Australia’s property bubble BURSTS: Home values plunge in the major cities as new lending rules kick in – as interest rate rise looms
- Sydney apartment prices suffered the first monthly fall since September 2020
- Capital city property values have also posted the weakest growth in 18 months
- Slowdown has followed tougher lending rules, rise in bank fixed mortgage rates
Australia’s property market boom appears to have run out of puff with prices in Sydney falling for the first time in 18 months as borrowers face stricter lending rules.
Prices are still rising across Australia, with national property values climbing by 20.6 per cent in the year to February to an even more unaffordable $728,034.
But capital city home values are now growing at the slowest pace since late 2020.
This has coincided with new rules on lending and an increase in fixed mortgage rates.
The CoreLogic data also showed the first monthly drop in Sydney’s median apartment price since September 2020, before the Reserve Bank of Australia cut interest rates to a record-low of 0.1 per cent.
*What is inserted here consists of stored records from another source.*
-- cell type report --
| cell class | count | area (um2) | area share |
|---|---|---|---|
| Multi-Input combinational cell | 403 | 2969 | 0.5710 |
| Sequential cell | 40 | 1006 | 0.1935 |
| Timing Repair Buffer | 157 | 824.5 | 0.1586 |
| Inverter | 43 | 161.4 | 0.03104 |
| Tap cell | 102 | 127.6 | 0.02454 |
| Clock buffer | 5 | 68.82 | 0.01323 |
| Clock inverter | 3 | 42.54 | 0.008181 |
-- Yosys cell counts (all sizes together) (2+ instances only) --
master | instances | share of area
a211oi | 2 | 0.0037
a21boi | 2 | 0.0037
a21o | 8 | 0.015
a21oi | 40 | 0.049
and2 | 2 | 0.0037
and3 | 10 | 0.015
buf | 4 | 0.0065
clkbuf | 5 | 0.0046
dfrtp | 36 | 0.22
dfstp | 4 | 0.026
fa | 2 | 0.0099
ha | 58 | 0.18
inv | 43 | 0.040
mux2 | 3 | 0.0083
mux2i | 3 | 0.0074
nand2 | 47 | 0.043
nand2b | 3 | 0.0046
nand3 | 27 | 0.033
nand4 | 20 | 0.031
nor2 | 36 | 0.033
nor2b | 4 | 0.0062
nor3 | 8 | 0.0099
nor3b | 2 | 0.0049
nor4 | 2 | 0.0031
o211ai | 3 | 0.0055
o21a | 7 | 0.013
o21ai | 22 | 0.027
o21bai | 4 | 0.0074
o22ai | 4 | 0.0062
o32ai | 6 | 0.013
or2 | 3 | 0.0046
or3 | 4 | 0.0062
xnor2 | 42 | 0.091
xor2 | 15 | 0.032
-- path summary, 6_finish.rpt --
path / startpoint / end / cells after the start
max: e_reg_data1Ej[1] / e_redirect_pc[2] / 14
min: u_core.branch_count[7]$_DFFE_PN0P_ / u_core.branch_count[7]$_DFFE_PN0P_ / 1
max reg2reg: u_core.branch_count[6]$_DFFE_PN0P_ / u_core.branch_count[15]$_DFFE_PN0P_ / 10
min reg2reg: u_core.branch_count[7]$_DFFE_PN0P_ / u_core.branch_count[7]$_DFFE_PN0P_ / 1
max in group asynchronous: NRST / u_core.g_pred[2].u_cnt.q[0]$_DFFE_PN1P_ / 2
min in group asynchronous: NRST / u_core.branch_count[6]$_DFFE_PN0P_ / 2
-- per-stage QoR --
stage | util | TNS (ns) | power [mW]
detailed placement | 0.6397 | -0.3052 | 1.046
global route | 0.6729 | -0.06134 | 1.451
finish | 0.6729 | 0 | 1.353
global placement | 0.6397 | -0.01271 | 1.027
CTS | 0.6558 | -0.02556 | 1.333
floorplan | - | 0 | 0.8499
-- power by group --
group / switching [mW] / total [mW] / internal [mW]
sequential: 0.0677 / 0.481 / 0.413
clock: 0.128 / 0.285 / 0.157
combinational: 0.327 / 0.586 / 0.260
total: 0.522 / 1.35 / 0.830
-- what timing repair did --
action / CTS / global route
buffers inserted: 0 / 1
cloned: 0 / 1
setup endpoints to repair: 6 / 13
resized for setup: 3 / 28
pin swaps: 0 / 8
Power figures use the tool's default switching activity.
## config.mk

```make
export PLATFORM = sky130hd
export DESIGN_NAME = apb_hart_arbiter
export DESIGN_NICKNAME = d
export VERILOG_FILES = /design/src/rtl/apb_hart_arbiter.sv
export SDC_FILE = /design/constraint.sdc
export NUM_CORES = 1
export LEC_CHECK = 0
export BUFFER_PORTS_ARGS = -buffer_cell sky130_fd_sc_hd__buf_2
export CELL_PAD_IN_SITES_DETAIL_PLACEMENT = 0
export CELL_PAD_IN_SITES_GLOBAL_PLACEMENT = 1
export CORE_MARGIN = 3
export CORE_UTILIZATION = 42
export DETAILED_ROUTE_END_ITERATION = 8
export GPL_TIMING_DRIVEN = 0
export PLACE_DENSITY_LB_ADDON = 0.25
export SLEW_MARGIN = 25
export SYNTH_ARGS = -nofsm -noshare
export SYNTH_HDL_FRONTEND = slang
export SYNTH_SLANG_ARGS = --single-unit
```

## constraint.sdc

```tcl
create_clock -name clk -period 2.1 [get_ports clk]
set_input_delay 0.21 -clock clk [delete_from_list [all_inputs] [get_ports clk]]
set_output_delay 0.21 -clock clk [all_outputs]
set_load 0.01 [all_outputs]
```

## src/rtl/apb_hart_arbiter.sv

```systemverilog
// apb_hart_arbiter: two-port round-robin APB arbiter onto one downstream bus; APB_ARB_TIMEOUT_EN adds an access watchdog
module apb_hart_arbiter #(
  parameter int W_PADDR = 16,
  parameter int W_DATA = 32,
  parameter int TIMEOUT_CYCLES = 255
) (
  input  logic               clk,
  input  logic               rst_n,
  input  logic               s0_psel,
  input  logic               s0_penable,
  input  logic               s0_pwrite,
  input  logic [W_PADDR-1:0] s0_paddr,
  input  logic [W_DATA-1:0]  s0_pwdata,
  input  logic [W_DATA-1:0]  s0_phartid,
  output logic               s0_pready,
  output logic [W_DATA-1:0]  s0_prdata,
  output logic               s0_pslverr,
  input  logic               s1_psel,
  input  logic               s1_penable,
  input  logic               s1_pwrite,
  input  logic [W_PADDR-1:0] s1_paddr,
  input  logic [W_DATA-1:0]  s1_pwdata,
  input  logic [W_DATA-1:0]  s1_phartid,
  output logic               s1_pready,
  output logic [W_DATA-1:0]  s1_prdata,
  output logic               s1_pslverr,
  output logic               m_psel,
  output logic               m_penable,
  output logic               m_pwrite,
  output logic [W_PADDR-1:0] m_paddr,
  output logic [W_DATA-1:0]  m_pwdata,
  output logic [W_DATA-1:0]  m_phartid,
  input  logic               m_pready,
  input  logic [W_DATA-1:0]  m_prdata,
  input  logic               m_pslverr
);
  typedef enum logic [1:0] {IDLE, SETUP, ACCESS, RESP} state_t;
  state_t state;
  logic [1:0] pend, cap, psel, penable, pwrite, wr_q, err_q;
  logic [1:0][W_PADDR-1:0] paddr, addr_q;
  logic [1:0][W_DATA-1:0] pwdata, phartid, data_q, hart_q, rdata_q;
  logic last_grant, grant, nxt, abort;
  assign psel = {s1_psel, s0_psel};
  assign penable = {s1_penable, s0_penable};
  assign pwrite = {s1_pwrite, s0_pwrite};
  assign paddr = {s1_paddr, s0_paddr};
  assign pwdata = {s1_pwdata, s0_pwdata};
  assign phartid = {s1_phartid, s0_phartid};
  assign cap = psel & ~penable & ~pend;
  assign nxt = &pend ? ~last_grant : pend[1];
  assign m_psel = state == SETUP || state == ACCESS;
  assign m_penable = state == ACCESS;
  assign s0_pready = state == RESP && !grant;
  assign s1_pready = state == RESP && grant;
  assign {s1_prdata, s0_prdata} = rdata_q;
  assign {s1_pslverr, s0_pslverr} = err_q;
`ifdef APB_ARB_TIMEOUT_EN
  localparam int CW = $clog2(TIMEOUT_CYCLES + 1);
  logic [CW-1:0] cnt;
  assign abort = !m_pready && cnt == CW'(TIMEOUT_CYCLES - 1);
  always_ff @(posedge clk or negedge rst_n)
    if (!rst_n) cnt <= '0;
    else if (state != ACCESS) cnt <= '0;
    else if (!m_pready) cnt <= cnt + 1'b1;
`else
  localparam int unused_timeout = TIMEOUT_CYCLES;
  assign abort = 1'b0;
`endif
  always_ff @(posedge clk or negedge rst_n)
    if (!rst_n) begin
      state <= IDLE;
      pend <= '0;
      last_grant <= 1'b1;
      grant <= 1'b0;
      wr_q <= '0;
      addr_q <= '0;
      data_q <= '0;
      hart_q <= '0;
      rdata_q <= '0;
      err_q <= '0;
      m_pwrite <= 1'b0;
      m_paddr <= '0;
      m_pwdata <= '0;
      m_phartid <= '0;
    end else begin
      for (int i = 0; i < 2; i++)
        if (cap[i]) begin
          pend[i] <= 1'b1;
          wr_q[i] <= pwrite[i];
          addr_q[i] <= paddr[i];
          data_q[i] <= pwdata[i];
          hart_q[i] <= phartid[i];
        end
      case (state)
        IDLE:
          if (|pend) begin
            grant <= nxt;
            last_grant <= nxt;
            m_pwrite <= wr_q[nxt];
            m_paddr <= addr_q[nxt];
            m_pwdata <= data_q[nxt];
            m_phartid <= hart_q[nxt];
            state <= SETUP;
          end
        SETUP: state <= ACCESS;
        ACCESS:
          if (m_pready || abort) begin
            rdata_q[grant] <= m_pready && !m_pwrite ? m_prdata : '0;
            err_q[grant] <= m_pready ? m_pslverr : 1'b1;
            state <= RESP;
          end
        default: begin
          pend[grant] <= 1'b0;
          state <= IDLE;
        end
      endcase
    end
endmodule

```

-- After elaboration in Yosys (flattened, before gate mapping)
Cells that the tools add are included.
- reductions and logical operators: 14
- mux-type cells: 23
- order comparisons: 3
- bitwise operators: 7
- equal/unequal tests: 5
- operator list (operator ; count):
    $mux 32 ; 6
    $bwmux 64 ; 1
    $demux 32 s1 ; 1
    $mux 16 ; 2
    $reduce_and 2->1 ; 4
    $mux 1 ; 7
    $and 2x2->2 ; 3
    $mux 2 ; 3
    $not 2->2 ; 3
    $pmux 2 s3 ; 1
    $eq 2x2->1 const B ; 2
    $logic_and 1x1->1 ; 4
    $lt 1x2->1 const B ; 2
    $reduce_or 3->1 ; 1
    $bwmux 2 ; 1
    $eq 2x1->1 const B ; 1
    $logic_not 1->1 ; 2
    $logic_not 2->1 ; 1
    $ne 2x1->1 const B ; 1
    $ne 2x2->1 const B ; 1
    $reduce_or 2->1 ; 1
    $demux 1 s1 ; 1
    $ge 1x1->1 const B ; 1
    $logic_or 1x1->1 ; 1
    $not 1->1 ; 1
- register bits: 315
- output and inout port bits: 151

-- Longest topological paths before layout
Gate-level depths: netlist of the first run.
- word-level depth: 7
- mapped depth: 8
- gate-level depth less buffers: 5

-- Worst setup path before layout of the first run
No wires, ideal clock.
- path kind: register -> register
- start point: register pend[0]
- end point: register addr_q[0] (netlist bit)
- stages on the path, launching flop included: 6
- path slack: 0.649 ns
- library setup time: 0.125 ns
- clock period less this slack: 1.451 ns
- arrival time: 1.326 ns
- cell sequence: dfrtp_1 buf_6 nor3b_2 buf_6 buf_12 mux2_4
- cells in the longest elaborated chain, start to end: 2
- RTL lines (what ; line ; RTL):
    start, declared ; 39 ; logic [1:0] pend, cap, psel, penable, pwrite, wr_q, err_q;
    start signal, assigned ; 72 ; pend <= '0;
    start signal, assigned by index ; 88 ; pend[i] <= 1'b1;
    start signal, assigned by index ; 113 ; pend[grant] <= 1'b0;
    $not 2->2 ; 49 ; assign cap = psel & ~penable & ~pend;
    $and 2x2->2 ; 49 ;
    end signal, assigned by index ; 90 ; addr_q[i] <= paddr[i];
    end, declared ; 40 ; logic [1:0][W_PADDR-1:0] paddr, addr_q;
No other way between the ends.
A chain may end at the register's enable or synchronous reset.

-- Worst setup path after layout of the first run
- start point: register state[0]
- end point: register m_phartid[17]
- cells in the longest elaborated chain, start to end: 2
- RTL lines (what ; line ; RTL):
    start, declared ; 38 ; state_t state;
    start signal, assigned ; 71 ; state <= IDLE;
    start signal, assigned ; 103 ; state <= SETUP;
    start signal, assigned ; 105 ; SETUP: state <= ACCESS;
    $logic_not 2->1 ; 94 ; case (state)
    $reduce_and 2->1 (no line) ; - ;
    end signal, assigned ; 102 ; m_phartid <= hart_q[nxt];
    end, declared ; 32 ; output logic [W_DATA-1:0] m_phartid,
No other way between the ends.

==> out/qor_table.md, run 1 <==
| Stage | Metric | Value |
|:---|:---|:---|
| clocking | Count of buffers added by post-CTS timing repair for setup | 0 |
| detailed routing | Total routed wirelength | 38.1 mm |
| sta | Post-route minimum period | 1.98 ns |
| min path | Worst hold path endpoint | s0_prdata[7] |
| grt | Number of global-route vias before repair | 10900 |
| clocking | Clock latency on the worst-skew pair | 0.50 ns |
| cells and area | Area occupied by multi-input gates | 4760 µm² |
| power | Sequential share of power | 0.381 |
| worst setup path | Reg2Reg Depth | 7 |
| clocking | TritonCTS clock tree | yes |
| yosys | Seq cells post-synth | 315 |
| cells and area | Sequential standard cell area | 7880 µm² |
| grt | GRT overflow | 0 |
| die | DIE AREA | 33900 µm² |
| grt | Number of antenna violations at the first check in global routing | 4 |
| yosys | Synth warnings | 0 |
| grt | Global Route Usage Sum | 0.222 |
| clocking | Clock net sink count | 315 |
| power | Total power per unit cell area | 1500 nW/µm² |
| grt | Pin count of the biggest net entering global routing | 89 |
| detailed routing | Number of iterations in the first detailed-routing pass | 4 |
| min path | Worst Min Path Start | m_prdata[7] |
| power | Portion of total power attributed to the clock network | 0.222 |
| cells and area | Fill cell total of the finished layout | 2557 |
| cells and area | Synth-to-Final Area Change | 41.4% |
| worst setup path | Endpoint of the worst-slack reg-to-reg timing path | m_phartid[17] |
| min path | Worst hold path stage count | 3 |
| power | Max rail drop VDD | 0.000893 V |
| die | Number of primary I/O pins | 353 |
| power | Switching part of the total power | 0.348 |
| cells and area | Nets@finish | 1863 |
| sta | Setup repair after global routing missed its margin | false |
| worst setup path | FF-to-FF Start | state[0] |
| power | Total chip power | 0.0284 W |
| detailed routing | DR vias/cell | 4.90 |
| sta | Final critical-path share of the clock period | 0.941 |
| die | Die height | 184 µm |
| cells and area | Post-layout utilization of the core | 0.610 |
| placed design | Estimated wirelength of the detail-placed design | 25.2 mm |
| power | Static Leakage | 9.09 nW |
| yosys | Library cells used by synthesis | 29 |
| detailed routing | Detailed Route Iter0 Violations | 422 |
| worst setup path | Kind of end point of the critical path | flop |
| placed design | Weighted congestion at the end of routability-driven global placement | 0.809 |
| die | Number of cell rows | 64 |
| flow run | Max Cap Violations | 0 |
| sta | Total count of max-transition violations in the final report | 0 |
| yosys | Mapped Cells | 1068 |
| placed design | Number of placed cells counting well taps | 1819 |
| min path | Class of the most critical hold timing path | input port to flop |
| worst setup path | Peak fanout along the critical path | 10 |
| clocking | Cells resized by post-CTS repair | 0 |
| power | Relative contribution of combinational cells to total power | 0.397 |
| clocking | Number of buffers added by the clock tree synthesis step | 36 |
| power | Int Power | 0.0185 W |
| yosys | Cell types occupying the most area after synthesis | sky130_fd_sc_hd__dfrtp_1 (59%), sky130_fd_sc_hd__mux2_4 (18%), sky130_fd_sc_hd__a21oi_1 (6.2%) |
| cells and area | Number of standard cells in the final layout excluding fillers | 2083 |
| detailed routing | Number of nets still failing antenna checks after routing | 0 |
| cells and area | Fraction of final layout cells sized beyond drive strength 1 | 0.382 |
| sta | Max Clock Skew | 0.0134 ns |
| clocking | Clock-pin slew of the registers on the worst-case setup and hold paths | 0.06 ns |
| yosys | Average cell area after synthesis | 12.5 µm² |
| detailed routing | DR WL/cell | 18.3 µm |
| sta | Sum of negative setup slack | 0 ns |
| die | Area of the core region | 30900 µm² |
| yosys | Register area share after synthesis | 0.592 |
| clocking | Root Buffer Master | sky130_fd_sc_hd__clkbuf_16 |
| sta | Slew HR | 0.501 |
| power | P_sw | 0.00987 W |
| yosys | Cell Area, Synth | 13300 µm² |
| worst setup path | Required time reported for the critical path endpoint | 2.46 ns |
| sta | Top achievable clock speed | 0.506 GHz |
| yosys | Area share of the largest cell type after synthesis | 0.590 |
| placed design | Quantity of I/O buffers inserted on ports | 352 |
| detailed routing | Number of vias in the routed layout | 10200 |
| sta | Worst slew pin tran | 0.749 ns |
| grt | First-pass GRT wire length | 59.9 mm |
| placed design | Worst slack after detailed placement | 0.106 ns |
| sta | Final Hold Vio Count | 0 |
| outcome | Result of the run | finished, final reports clean |
| clocking | Longest Clk Path Bufs | 3 |
| yosys | Net count after synthesis | 1273 |
| yosys | Library cell with the largest summed area after synthesis | sky130_fd_sc_hd__dfrtp_1 |
| worst setup path | Worst Path Class, Setup | flop to flop |
| detailed routing | Number of design rule violations left after detail routing | 0 |
| clocking | Hold-fix buffer count after cts | 197 |
| worst setup path | Kind of start point of the critical path | flop |
| die | Die outline width | 184 µm |
| worst setup path | Data arrival time of the critical path | 2.34 ns |
| die | Initial Utilization | 0.431 |
| sta | Worst-case setup margin in the final layout | 0.124 ns |
| worst setup path | Worst setup slack for register-to-register paths | 0.12 ns |
| sta | Setup violations, final | 0 |
| clocking | Number of H-tree levels | 2 |
-- final cells by class --
cell class	count	share of cell area
Sequential cell	315	0.418
Clock buffer	51	0.0562
Buffer	74	0.0357
Inverter	4	0.000796
Antenna cell	6	0.000796
Tap cell	396	0.0263
Timing Repair Buffer	552	0.203
Clock inverter	10	0.00677
Multi-Input combinational cell	675	0.252
-- how the worst max path moves through the flow --
stage	from	cells past startpoint	endpoint	slack, ns
global route	state[0]	7	m_phartid[17]	0.03
floorplan	pend[0]	5	addr_q[0]	0.65
detailed placement	state[0]	7	m_phartid[17]	0.11
finish	state[0]	7	m_phartid[17]	0.12
CTS	state[0]	7	m_phartid[17]	0.1
global placement	rst_n	1	data_q[21]	-5.27
-- cell usage in the layout (no fill, tap or decap), types with 2 or more instances in the layout --
cell	count
sky130_fd_sc_hd__a21oi_1	166
sky130_fd_sc_hd__buf_12	16
sky130_fd_sc_hd__buf_16	3
sky130_fd_sc_hd__buf_2	384
sky130_fd_sc_hd__buf_6	12
sky130_fd_sc_hd__bufinv_16	3
sky130_fd_sc_hd__clkbuf_1	17
sky130_fd_sc_hd__clkbuf_16	37
sky130_fd_sc_hd__clkbuf_8	8
sky130_fd_sc_hd__clkinv_2	6
sky130_fd_sc_hd__dfrtp_1	314
sky130_fd_sc_hd__diode_2	6
sky130_fd_sc_hd__dlygate4sd3_1	197
sky130_fd_sc_hd__ha_1	3
sky130_fd_sc_hd__inv_1	4
sky130_fd_sc_hd__mux2_2	5
sky130_fd_sc_hd__mux2_4	160
sky130_fd_sc_hd__nand2_1	177
sky130_fd_sc_hd__nor2_1	84
sky130_fd_sc_hd__nor2b_1	3
sky130_fd_sc_hd__nor3b_2	2
sky130_fd_sc_hd__o21ai_0	64
-- layer usage --
| layer | track usage | vias to the layer above | routed length [µm] |
|---|---|---|---|
| li1 | - | 4805 | - |
| met1 | 0.296 | 4973 | 16200 |
| met2 | 0.366 | 350 | 18200 |
| met3 | 0.0444 | 73 | 2410 |
| met4 | 0.0726 | 0 | 1170 |
| met5 | 0 | - | 0 |
-- power by group through the flow --
stage | combinational, W | clock (W) | sequential, W
after floorplan | 0.00674 | 0 | 0.0111
after global placement | 0.0108 | 0 | 0.0108
after detailed placement | 0.0110 | 0 | 0.0109
after CTS | 0.0114 | 0.00645 | 0.0108
after global routing | 0.0124 | 0.00672 | 0.0112
final | 0.0113 | 0.00629 | 0.0108
-- synth_stat cells --
cell type and instances:
sky130_fd_sc_hd__nand3b_1 1, sky130_fd_sc_hd__o21bai_1 1, sky130_fd_sc_hd__inv_1 4, sky130_fd_sc_hd__mux2_4 160, sky130_fd_sc_hd__mux2i_1 1, sky130_fd_sc_hd__and2_1 1
sky130_fd_sc_hd__dfrtp_1 314, sky130_fd_sc_hd__a22o_1 1, sky130_fd_sc_hd__a21boi_1 1, sky130_fd_sc_hd__a31oi_1 1, sky130_fd_sc_hd__buf_6 12, sky130_fd_sc_hd__nor2_1 84
sky130_fd_sc_hd__o21ai_0 64, sky130_fd_sc_hd__dfstp_2 1, sky130_fd_sc_hd__buf_4 1, sky130_fd_sc_hd__a21oi_1 166, sky130_fd_sc_hd__clkbuf_1 11, sky130_fd_sc_hd__nand3_1 1
sky130_fd_sc_hd__a21bo_2 1, sky130_fd_sc_hd__ha_1 3, sky130_fd_sc_hd__nand2_1 177, sky130_fd_sc_hd__buf_1 1, sky130_fd_sc_hd__nor3b_2 2, sky130_fd_sc_hd__buf_12 16
sky130_fd_sc_hd__mux2_2 5, sky130_fd_sc_hd__buf_2 33, sky130_fd_sc_hd__o21ai_2 1, sky130_fd_sc_hd__nor2b_1 3, sky130_fd_sc_hd__o21a_1 1
-- stage by stage --
stage,hold slack (ns),instance area (µm²)
after detailed placement,0.197,15700
after global routing,0.0413,18800
final,0.0239,18900
after global placement,0.440,15600
after floorplan,-0.0856,13300
after CTS,0.00980,18800
-- sequential cells by signal, summed over array words and instances (netlist names), 16 cells and up --
register   flops
addr_q        32
s0_prdata     32
s1_prdata     32
m_phartid     32
hart_q        64
data_q        64
m_pwdata      32
m_paddr       16
-- cell families (layout without fill, tap and decap cells) --
logic type / count (synthesis) / count (layout) / synth area share
flip-flops: 315 / 315 / 0.592
adder cells (fa/ha/maj): 3 / 3 / 0.00282
multiplexers: 166 / 166 / 0.185
buffers and inverters: 78 / 691 / 0.0516
other: 0 / 6 / 0
AO/OA/AOI/OAI: 237 / 237 / 0.0906
AND/OR/NAND/NOR: 269 / 269 / 0.0782
-- worst max-delay path, stage by stage (launching register included) --
cell	delay [ns]
sky130_fd_sc_hd__dfrtp_1	0.38
sky130_fd_sc_hd__inv_1	0.10
sky130_fd_sc_hd__ha_1	0.14
sky130_fd_sc_hd__buf_2	0.18
sky130_fd_sc_hd__o21ai_2	0.25
sky130_fd_sc_hd__buf_2	0.28
sky130_fd_sc_hd__a21oi_1	0.38
sky130_fd_sc_hd__a21oi_1	0.12
(Power assumes the default switching activity.)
Australia’s property market boom appears to have run out of puff with prices in Sydney falling for the first time in 18 months as borrowers face stricter lending rules (pictured is an auction at Strathfield in Sydney’s inner west)
The mid-point price of a unit in Australia’s biggest city last month fell by 0.3 per cent to $831,793, with values still up 13.7 per cent over the year.
The first monthly drop in 18 months occurred despite Australia reopening to skilled migrants and international students for the first time since March 2020, which would add to rental demand.
Westpac senior economist Matthew Hassan said new Australian Prudential Regulation Authority requirements for lenders to assess a borrower’s ability to cope with a three percentage point increase in mortgage rates were starting to bite.
‘The detail shows weakness concentrated in “units” for Sydney and “top tier” properties in Melbourne,’ he said.
Sydney’s median house price was flat last month but over the year has risen by 26 per cent to $1,410,128.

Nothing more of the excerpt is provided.